When a launch list is generated, the frequency cap checks each contact and sees how many emails they have been sent in the last n days. Those who have reached their limit are removed.
Notes:
- If an email campaign launch is spread over more than one calendar day, either due to versions being so scheduled or due to it being launched close to midnight, the frequency cap will think that each contact in the launch list received the campaign on both days. This can lead to contacts reaching their maximum limit sooner than expected.
- Frequency cap uses your account timezone. It might happen that contacts receive multiple emails regardless of your Frequency Cap settings due to timezone differences.
If you use Send Time Optimization, the Frequency Cap will apply to each child campaign at the moment of launch.
Activating the frequency cap
To turn this feature on, go to the Contacts menu and select Frequency Cap.

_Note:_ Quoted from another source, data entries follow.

What follows belongs to an exercise in optimizing a design on an open flow for small area, a short achievable clock period and few clock cycles per item; a production flow would make more cautious choices.
RTL that was checked went through simulation tests only; none was proved equivalent to the original.

Setup of beta:
Design fft_top, start of the top module:
module fft_top (
	input  logic             i_clk,
	input  logic             i_arst_n,
	input  logic             i_in_valid,
	output logic             o_in_ready,
	input  fft_pkg::sample_t i_in_re,
	input  fft_pkg::sample_t i_in_im,
	output logic             o_out_valid,
	input  logic             i_out_ready,
	output fft_pkg::sample_t o_out_re,
	output fft_pkg::sample_t o_out_im,
	output logic             o_out_last
);
	localparam fft_pkg::addr_t LAST = fft_pkg::addr_t'(16 - 1);
	localparam fft_pkg::addr_t LB   = fft_pkg::addr_t'(fft_pkg::LAT_B);
	fft_pkg::addr_t wcnt;
	logic           wpar;
	logic           avail;      
	logic           in_rdy;
	fft_pkg::addr_t pos;        
	logic           rpar;
	logic           adv;        
	logic [2:0]     sc;         
	logic           cur_data;   
	logic           ft_a, ft_b, ft_c;  
	logic           skid_full_next;
	fft_pkg::addr_t ra, ra_n;   
	logic           take, wdone, boundary, data_now, rdone, start;
	logic           push;
	fft_pkg::addr_t wcnt_n, pos_n;
	logic           wpar_n, rpar_n, avail_n, cur_data_n;
	logic           ft_a_n, ft_b_n, ft_c_n;
	logic [2:0]     sc_n;
	logic           active_n, adv_n, reading_n, in_rdy_n, empty;
	logic           av0, av1, adv0, adv1, rdy0, rdy1;
	fft_pkg::addr_t wa_n;
	logic [16-1:0] wsel, wsel_n;  
	logic           ev, ev_n, ex_last, ex_last_n;
	always_comb begin
  ...
Size: about 6300 cells after synthesis, roughly 1500 flip-flops, ~71 I/O pins, about 0.076 mm^2 of cells after synthesis.
Settings: LEC_CHECK=0, CAP_MARGIN=20, CORE_MARGIN=2, CORE_UTILIZATION=30, SLEW_MARGIN=20; clock period 13.5 ns.
run.sh (not shown) runs the stock make flow with config.mk's settings and CLKGATE_MAP_FILE= SYNTH_SCRIPT=/design/flow/synth_recipe.tcl, a recipe that flattens the netlist after the stock synthesis.
The flow did not stop early for beta: all stages ran, and the layout cleared the timing, DRC and antenna checks.
For gamma, these inputs were changed with respect to beta:
==> flow/flow/run.sh (new file) <==
#!/bin/bash
# Standard layout, with the timing repair aiming for more setup slack than
# the clock period needs.
set -e
cd "$(dirname "$0")/.."
export SETUP_SLACK_MARGIN=8
bash standard.sh > standard.log 2>&1
==> flow/standard.sh (new file) <==
#!/bin/bash
# synth_recipe.tcl (not shown) runs the flow's synth.tcl, then flattens the netlist and writes it again
# the make line also repeats each setting of config.mk as NAME=value (left out here)
make -C /OpenROAD-flow-scripts/flow DESIGN_CONFIG=/design/flow/config.mk WORK_HOME=/design/flow/orfs CLKGATE_MAP_FILE= SYNTH_SCRIPT=/design/flow/synth_recipe.tcl "${@:-finish}"
removed: flow/run.sh
Results
- For the core utilization, gamma came in 0.16 points higher than beta did.
- Compared with beta, gamma shows a lower final period utilization.
- Diff beta -> gamma: wire length closely matched the old numbers, worst-case setup margin in the final layout grew by 840 ps, non-clock buffer count up 4.9%, mean number of vias per cell rose 0.029.
- A cell type of the slowest stage on the worst timing path of sky130_fd_sc_hd__a2111oi_0 is what beta shows, while sky130_fd_sc_hd__xnor2_1 belongs to gamma.
No run of this note included a check of the RTL's function; only the layout flow was run.


run 1:
fft_top, a different RTL version from the one above (not shown whole).
Size in the first run: roughly 7,600 cells after synthesis, ~1,500 flip-flops, ~71 I/O pins.
export LEC_CHECK = 0
export ABC_AREA = 1
export CAP_MARGIN = 20
export CORE_MARGIN = 2
export CORE_UTILIZATION = 50
export SLEW_MARGIN = 20
create_clock -name core_clock -period 13.5 [get_ports {i_clk}]
standard.sh (not shown) runs the stock make flow with config.mk's settings and CLKGATE_MAP_FILE= SYNTH_SCRIPT=/design/flow/synth_recipe.tcl, a recipe that flattens the netlist after the stock synthesis.
==> flow/flow/run.sh <==
#!/bin/bash
# Standard layout, with the timing repair aiming for more setup slack than
# the clock period needs.
set -e
cd "$(dirname "$0")/.."
export SETUP_SLACK_MARGIN=9.5
bash standard.sh > standard.log 2>&1
Testbench counts of run 1, summed over its fixed seeds: cycles 1,344, frames 64.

Then activate the check box and set the number of emails (max. 5) and the length of the time period (max. 7 days).
When the frequency cap is activated, all emails will check their launch lists for contacts who have reached their limit and remove them.
Frequency cap runs and checks the email campaigns in every 15 minutes. These checks run exactly on the hour, for example: 18:00 , 18:15, 18:30, 18:45, 19:00 , etc. In practise, this means that, if you send an e-mail at 18:05 and another e-mail at 18:10, the second email will NOT be stopped by the frequency cap.

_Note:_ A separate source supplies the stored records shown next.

From an optimization exercise on the open Yosys and OpenROAD flow, aimed at small area, a short achievable clock period and few clock cycles; shortcuts taken in it are not production practice. The RTL was checked by simulation tests, not by an equivalence proof against the original design.

==> run B: inputs <==
==> flow/design.v <==
package rv_core_pkg;
    typedef enum logic [6:0] {
        op_r      = 7'b0110011,          
        op_imm    = 7'b0010011,          
        op_load   = 7'b0000011,          
        op_store  = 7'b0100011,          
        op_branch = 7'b1100011           
    } opcode_e;
    typedef enum logic [2:0] {
        alu_add = 3'd0,
        alu_sub = 3'd1,
        alu_and = 3'd2,
        alu_or  = 3'd3,
        alu_slt = 3'd4
    } alu_op_e;
    typedef enum logic [1:0] {
        res_alu = 2'd0,
        res_mem = 2'd1,                  
        res_pc4 = 2'd2                   
    } result_src_e;
    typedef struct packed {
        logic [6:0]            funct7;
        logic [5-1:0] rs2;
        logic [5-1:0] rs1;
        logic [2:0]            funct3;
        logic [5-1:0] rd;
        opcode_e               opcode;
    } r_fmt_t;
    typedef struct packed {
        logic [11:0]           imm;
        logic [5-1:0] rs1;
        logic [2:0]            funct3;
        logic [5-1:0] rd;
        opcode_e               opcode;
    } i_fmt_t;
    typedef struct packed {
        logic [6:0]            imm_hi;   
        logic [5-1:0] rs2;
        logic [5-1:0] rs1;
        logic [2:0]            funct3;
        logic [4:0]            imm_lo;   
        opcode_e               opcode;
    } s_fmt_t;
    typedef struct packed {
        logic                  imm_12;
        logic [5:0]            imm_10_5;
        logic [5-1:0] rs2;
        logic [5-1:0] rs1;
        logic [2:0]            funct3;
        logic [3:0]            imm_4_1;
        logic                  imm_11;
        opcode_e               opcode;
    } b_fmt_t;
    typedef union packed {
        r_fmt_t r_fmt;
        i_fmt_t i_fmt;
        s_fmt_t s_fmt;
        b_fmt_t b_fmt;
    } instr_u;
endpackage
`timescale 1ns/10ps
module decoder (
    input  logic [31:0]       instr,
    output logic              reg_write,
    output logic              is_load,
    output logic              is_store,
    output logic              is_beq,        
    output logic              is_jmp,        
    output logic              use_rs1,
    output logic              use_rs2,
    output logic              alu_src,       
    output logic              sub,
    output logic              sel_and,
    output logic              sel_or,
    output logic              sel_slt,
    output logic [32-1:0]  imm,           
    output logic [12:0]       imm_b
);
    logic [6:0] opc;
    logic [2:0] f3;
    logic       op_r, op_i, op_l, op_s, op_b;
    assign opc  = instr[6:0];
    assign f3   = instr[14:12];
    assign op_r = (opc == 7'b0110011);
    assign op_i = (opc == 7'b0010011) && (f3 == 3'b000);
    assign op_l = (opc == 7'b0000011) && (f3 == 3'b010);
    assign op_s = (opc == 7'b0100011) && (f3 == 3'b010);
    assign op_b = (opc == 7'b1100011) && (f3 == 3'b000);
    logic r_ok;
    assign r_ok = op_r && ((f3 == 3'b000) || (f3 == 3'b010) || (f3 == 3'b110) || (f3 == 3'b111));
    assign reg_write = r_ok || op_i || op_l;
    assign is_load   = op_l;
    assign is_store  = op_s;
    assign is_jmp    = op_b && (instr[19:15] == instr[24:20]);
    assign is_beq    = op_b && (instr[19:15] != instr[24:20]);
    assign use_rs1   = r_ok || op_i || op_l || op_s || is_beq;
    assign use_rs2   = r_ok || op_s || is_beq;
    assign alu_src   = op_i || op_l || op_s;
    assign sub       = r_ok && (((f3 == 3'b000) && instr[30]) || (f3 == 3'b010));
    assign sel_and   = r_ok && (f3 == 3'b111);
    assign sel_or    = r_ok && (f3 == 3'b110);
    assign sel_slt   = r_ok && (f3 == 3'b010);
    assign imm   = op_s ? {{20{instr[31]}}, instr[31:25], instr[11:7]}
                        : {{20{instr[31]}}, instr[31:20]};
    assign imm_b = {instr[31], instr[7], instr[30:25], instr[11:8], 1'b0};
endmodule
`timescale 1ns/10ps
module reg_file (
    input  logic                   clk,
    input  logic                   rst_n,
    input  logic                   we,
    input  logic [5-1:0]  wa,
    input  logic [32-1:0]       wd,
    input  logic [5-1:0]  ra1,
    input  logic [5-1:0]  ra2,
    output logic [32-1:0]       rd1,
    output logic [32-1:0]       rd2
);
    logic [32-1:0] regs [0:32-1];
    logic [32-1:0] wd_r;
    assign wd_r    = wd & {32{rst_n}};
    assign regs[0] = '0;
    for (genvar i = 1; i < 32; i++) begin : g_reg
        always_ff @(posedge clk) begin
            if (!rst_n || (we && (wa == i))) begin
                regs[i] <= wd_r;
            end
        end
    end
    assign rd1 = regs[ra1];
    assign rd2 = regs[ra2];
endmodule
`timescale 1ns/10ps
module alu (
    input  logic [32-1:0]  a,
    input  logic [32-1:0]  b,
    input  logic              sub,       
    input  logic              sel_and,
    input  logic              sel_or,
    input  logic              sel_slt,
    output logic [32-1:0]  y
);
    logic [32-1:0] sum;
    logic             slt;
    assign sum = a + (b ^ {32{sub}}) + {{(32-1){1'b0}}, sub};
    assign slt = (a[32-1] != b[32-1]) ? a[32-1] : sum[32-1];
    always_comb begin
        if (sel_and)      y = a & b;
        else if (sel_or)  y = a | b;
        else if (sel_slt) y = {{(32-1){1'b0}}, slt};
        else              y = sum;
    end
endmodule
`timescale 1ns/10ps
module hazard_unit (
    input  logic [5-1:0]  rs,
    input  logic [32-1:0]       rf_val,
    input  logic                   wr_e,         
    input  logic [5-1:0]  rd_e,
    input  logic [32-1:0]       alu_e,
    input  logic                   wr_m,
    input  logic                   load_m,
    input  logic [5-1:0]  rd_m,
    input  logic [32-1:0]       res_m,
    input  logic [32-1:0]       ld_m,
    output logic [32-1:0]       val
);
    logic hit_e, hit_m;
    assign hit_e = wr_e && (rd_e == rs) && (rs != '0);
    assign hit_m = wr_m && (rd_m == rs) && (rs != '0);
    always_comb begin
        if (hit_e)                val = alu_e;
        else if (hit_m && load_m) val = ld_m;
        else if (hit_m)           val = res_m;
        else                      val = rf_val;
    end
endmodule
`timescale 1ns/10ps
module rv_core (
    input  logic               clk,
    input  logic               rst_n,
    output logic [32-1:0]   imem_addr,
    input  logic [32-1:0]   imem_rdata,
    output logic [32-1:0]   dmem_addr,
    output logic [32-1:0]   dmem_wdata,
    output logic               dmem_we,
    input  logic [32-1:0]   dmem_rdata
);
    logic [32-1:0]      pc_f;
    logic                  reg_write_f, is_load_f, is_store_f, is_beq_f, is_jmp_f;
    logic                  use_rs1_f, use_rs2_f, alu_src_f;
    logic                  sub_f, sel_and_f, sel_or_f, sel_slt_f;
    logic [32-1:0]      imm_f;
    logic [12:0]           imm_b_f;
    logic [32-1:0]      target_f;
    logic [5-1:0] rs1_f, rs2_f, rd_f;
    logic [32-1:0]      rf1, rf2, rs1v_f, rs2v_f;
    logic                  stall_f;
    logic                  reg_write_e, is_load_e, is_store_e, is_beq_e;
    logic                  sub_e, sel_and_e, sel_or_e, sel_slt_e;
    logic [5-1:0] rd_e;
    logic [32-1:0]      a_e, b_e, sdata_e, target_e, y_e;
    logic                  taken_e;
    logic                  reg_write_m, is_load_m, is_store_m;
    logic [5-1:0] rd_m;
    logic [32-1:0]      res_m, sdata_m, wd_m;
    assign imem_addr = pc_f;
    assign rs1_f     = imem_rdata[19:15];
    assign rs2_f     = imem_rdata[24:20];
    assign rd_f      = imem_rdata[11:7];
    decoder decoder_i (
        .instr     (imem_rdata),
        .reg_write (reg_write_f),
        .is_load   (is_load_f),
        .is_store  (is_store_f),
        .is_beq    (is_beq_f),
        .is_jmp    (is_jmp_f),
        .use_rs1   (use_rs1_f),
        .use_rs2   (use_rs2_f),
        .alu_src   (alu_src_f),
        .sub       (sub_f),
        .sel_and   (sel_and_f),
        .sel_or    (sel_or_f),
        .sel_slt   (sel_slt_f),
        .imm       (imm_f),
        .imm_b     (imm_b_f)
    );
    reg_file reg_file_i (
        .clk   (clk),
        .rst_n (rst_n),
        .we    (reg_write_m),
        .wa    (rd_m),
        .wd    (wd_m),
        .ra1   (rs1_f),
        .ra2   (rs2_f),
        .rd1   (rf1),
        .rd2   (rf2)
    );
    hazard_unit fwd1_i (
        .rs (rs1_f), .rf_val (rf1),
        .wr_e (reg_write_e), .rd_e (rd_e), .alu_e (y_e),
        .wr_m (reg_write_m), .load_m (is_load_m), .rd_m (rd_m), .res_m (res_m), .ld_m (dmem_rdata),
        .val (rs1v_f)
    );
    hazard_unit fwd2_i (
        .rs (rs2_f), .rf_val (rf2),
        .wr_e (reg_write_e), .rd_e (rd_e), .alu_e (y_e),
        .wr_m (reg_write_m), .load_m (is_load_m), .rd_m (rd_m), .res_m (res_m), .ld_m (dmem_rdata),
        .val (rs2v_f)
    );
    assign stall_f = is_load_e && (rd_e != '0) &&
                     ((use_rs1_f && (rs1_f == rd_e)) || (use_rs2_f && (rs2_f == rd_e)));
    assign target_f = pc_f + {{(32-13){imm_b_f[12]}}, imm_b_f};
    always_ff @(posedge clk) begin
        if (!rst_n) begin
            pc_f <= '0;
        end else if (taken_e) begin
            pc_f <= target_e;
        end else if (!stall_f) begin
            pc_f <= is_jmp_f ? target_f : (pc_f + 32'd4);
        end
    end
    always_ff @(posedge clk) begin
        if (!rst_n || taken_e || stall_f) begin
            reg_write_e <= 1'b0;
            is_load_e   <= 1'b0;
            is_store_e  <= 1'b0;
            is_beq_e    <= 1'b0;
        end else begin
            reg_write_e <= reg_write_f;
            is_load_e   <= is_load_f;
            is_store_e  <= is_store_f;
            is_beq_e    <= is_beq_f;
        end
    end
    always_ff @(posedge clk) begin
        rd_e      <= rd_f;
        sub_e     <= sub_f;
        sel_and_e <= sel_and_f;
        sel_or_e  <= sel_or_f;
        sel_slt_e <= sel_slt_f;
        a_e       <= rs1v_f;
        b_e       <= alu_src_f ? imm_f : rs2v_f;
        sdata_e   <= rs2v_f;
        target_e  <= target_f;
    end
    alu alu_i (
        .a       (a_e),
        .b       (b_e),
        .sub     (sub_e),
        .sel_and (sel_and_e),
        .sel_or  (sel_or_e),
        .sel_slt (sel_slt_e),
        .y       (y_e)
    );
    assign taken_e = is_beq_e && (a_e == sdata_e);
    always_ff @(posedge clk) begin
        if (!rst_n) begin
            reg_write_m <= 1'b0;
            is_load_m   <= 1'b0;
            is_store_m  <= 1'b0;
        end else begin
            reg_write_m <= reg_write_e;
            is_load_m   <= is_load_e;
            is_store_m  <= is_store_e;
        end
    end
    always_ff @(posedge clk) begin
        rd_m    <= rd_e;
        res_m   <= y_e;
        sdata_m <= sdata_e;
    end
    assign dmem_addr  = res_m;
    assign dmem_wdata = sdata_m;
    assign dmem_we    = is_store_m;
    assign wd_m       = is_load_m ? dmem_rdata : res_m;
endmodule
==> flow/run.sh <==
#!/bin/bash
# synth_recipe.tcl (not shown) runs the flow's synth.tcl, then flattens the netlist and writes it again
# the make line also repeats each setting of config.mk as NAME=value (left out here)
make -C /OpenROAD-flow-scripts/flow DESIGN_CONFIG=/design/flow/config.mk WORK_HOME=/design/flow/orfs CLKGATE_MAP_FILE= SYNTH_SCRIPT=/design/flow/synth_recipe.tcl finish
==> flow/config.mk <==
export PLATFORM = sky130hd
export DESIGN_NAME = rv_core
export DESIGN_NICKNAME = rv_core
export VERILOG_FILES = /design/flow/design.v
export SDC_FILE = /design/flow/constraint.sdc
export NUM_CORES = 4
export LEC_CHECK = 0
export CAP_MARGIN = 20
export CORE_MARGIN = 2
export CORE_UTILIZATION = 52
export CTS_BUF_LIST = sky130_fd_sc_hd__clkbuf_4 sky130_fd_sc_hd__clkbuf_8
export SETUP_SLACK_MARGIN = 5
export SLEW_MARGIN = 20
export TNS_END_PERCENT = 0
==> flow/constraint.sdc <==
create_clock -name core_clock -period 8.0 [get_ports {clk}]
set_input_delay 1.6000 -clock core_clock [delete_from_list [all_inputs] [get_ports {clk}]]
set_output_delay 1.6000 -clock core_clock [all_outputs]
set_load 0.01 [all_outputs]
==> run H: changes against run B <==
- CORE_UTILIZATION: 52 -> 40
- CTS_BUF_LIST: sky130_fd_sc_hd__clkbuf_4 sky130_fd_sc_hd__clkbuf_8 -> default
- SETUP_SLACK_MARGIN: 5 -> default
- TNS_END_PERCENT: 0 -> default
==> run D: changes against run B <==
- CORE_UTILIZATION: 52 -> 40
==> run summary <==
item	run D	run H	run B
TritonCTS buffer count	196	132	197
Number of buffers other than clock buffers in the final layout	498	325	544
Number of antenna violations at the first check in global routing	22	15	22
Run status	finished clean	finished clean	finished clean
Placed insts	6431	6445	6083
Proportion of cell area occupied by registers	51.3%	53.5%	51.6%
Routed wire length on met3	48.0 mm	48.3 mm	51.8 mm
Slowest stage cell on the critical path	sky130_fd_sc_hd__buf_6	sky130_fd_sc_hd__nor2_4	sky130_fd_sc_hd__nor4_1
Worst slew margin relative to its limit	17.7%	10.3%	20.6%
Clock buf/inv share	5.88%	6.63%	6.12%
Cts repair resizes	562	0	365
Total via count after detailed routing	50500	48900	51200
Buffer share of cell area	6.89%	4.57%	7.51%
DR iter-0 viols	12000	11900	12800
GR Util All Layers	37.6%	37.1%	49.2%
Post-layout util	49.2%	47.0%	63.1%
Slew at the pin with the worst max-slew slack	1230 ps	1340 ps	1190 ps
Wire length the detailed router placed on met1	90.6 mm	90.9 mm	93.0 mm
Wire length of the first global-routing pass	371 mm	365 mm	374 mm
Testbench counts of run B, summed over its fixed seeds: cycles 67,095.
Testbench counts of run H, summed over its fixed seeds: cycles 67,095.
Testbench counts of run D, summed over its fixed seeds: cycles 67,095.

[port drivers added, routing unchanged]
How much do the figures lean on ideal ports? The routed layouts below were timed once more, with nothing changed but the port constraints. Step 1: set_driving_cell puts a clkbuf_16 on clk and a buf_2 on each other input, an assumption about the parent block. Step 2 adds t to the input delays and takes it off the output delays; t is the mean of the earliest and latest rising clock arrival at the registers after step 1. Input paths then give back, and output paths get back, about the clock's delay inside the block. Slacks: ideal / step 1 / step 2; pairs: ideal / step 1.
run | t (ns) | setup slack, ns | worst setup path after step 2 | worst slew at a driven data input, ns | cell pins on the clock port's net
run B | 0.974 | 4.430 / 4.394 / 3.420 | input to register | 0.20 | 1
run H | 0.861 | 2.564 / 2.513 / 1.652 | input to register | 0.15 | 1
run D | 1.038 | 4.614 / 4.571 / 3.533 | input to register | 0.17 | 1
After both steps every run listed still meets setup and hold. For run D, which loses most, drivers alone change the setup slack by -0.043 ns; drivers and shift together by -1.081 ns.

How is the cap relevant for different types of emails?
Batch mails count towards the frequency cap and transactional emails do not. When the mail limit for the selected time period is reached
- with Transactional Opt-in is enabled, contacts do receive transactional mails even after that but only those, no batch mails.
- with Transactional Opt-in is disabled, the contact receives no emails after that - neither batch nor transactional.
Examples when limit is one mail per day:
- Contact receives 3 transactional mails and one batch mail → limit reached
- Contact receives 1 batch mail in the morning → limit reached
If you want to be sure that critical emails (e.g. your transactional mails) are still delivered, just activate the Ignore frequency cap option for individual campaigns on the Email Settings page. Emails from campaigns where the checkbox is ticked do not count towards the frequency cap.
This option only appears if the frequency cap is turned on. All contacts in the launch list will be sent this email regardless of their frequency count.
Note that the Ignore frequency cap setting cannot be modified after launching the relevant campaign.
What happens to the contacts that are excluded?
Those contacts who have already been sent the maximum in the last n days are excluded from the launch list and are listed under Frequency cap in the table of Number of emails not sent on the Results Summary tab of the email reporting.
What happens to BCC'd contacts?
If you send emails to recipients in the BCC field, then these messages will not increase their frequency count. However, if contacts have already reached their limit, then they will not receive any more messages even if they are in the BCC field.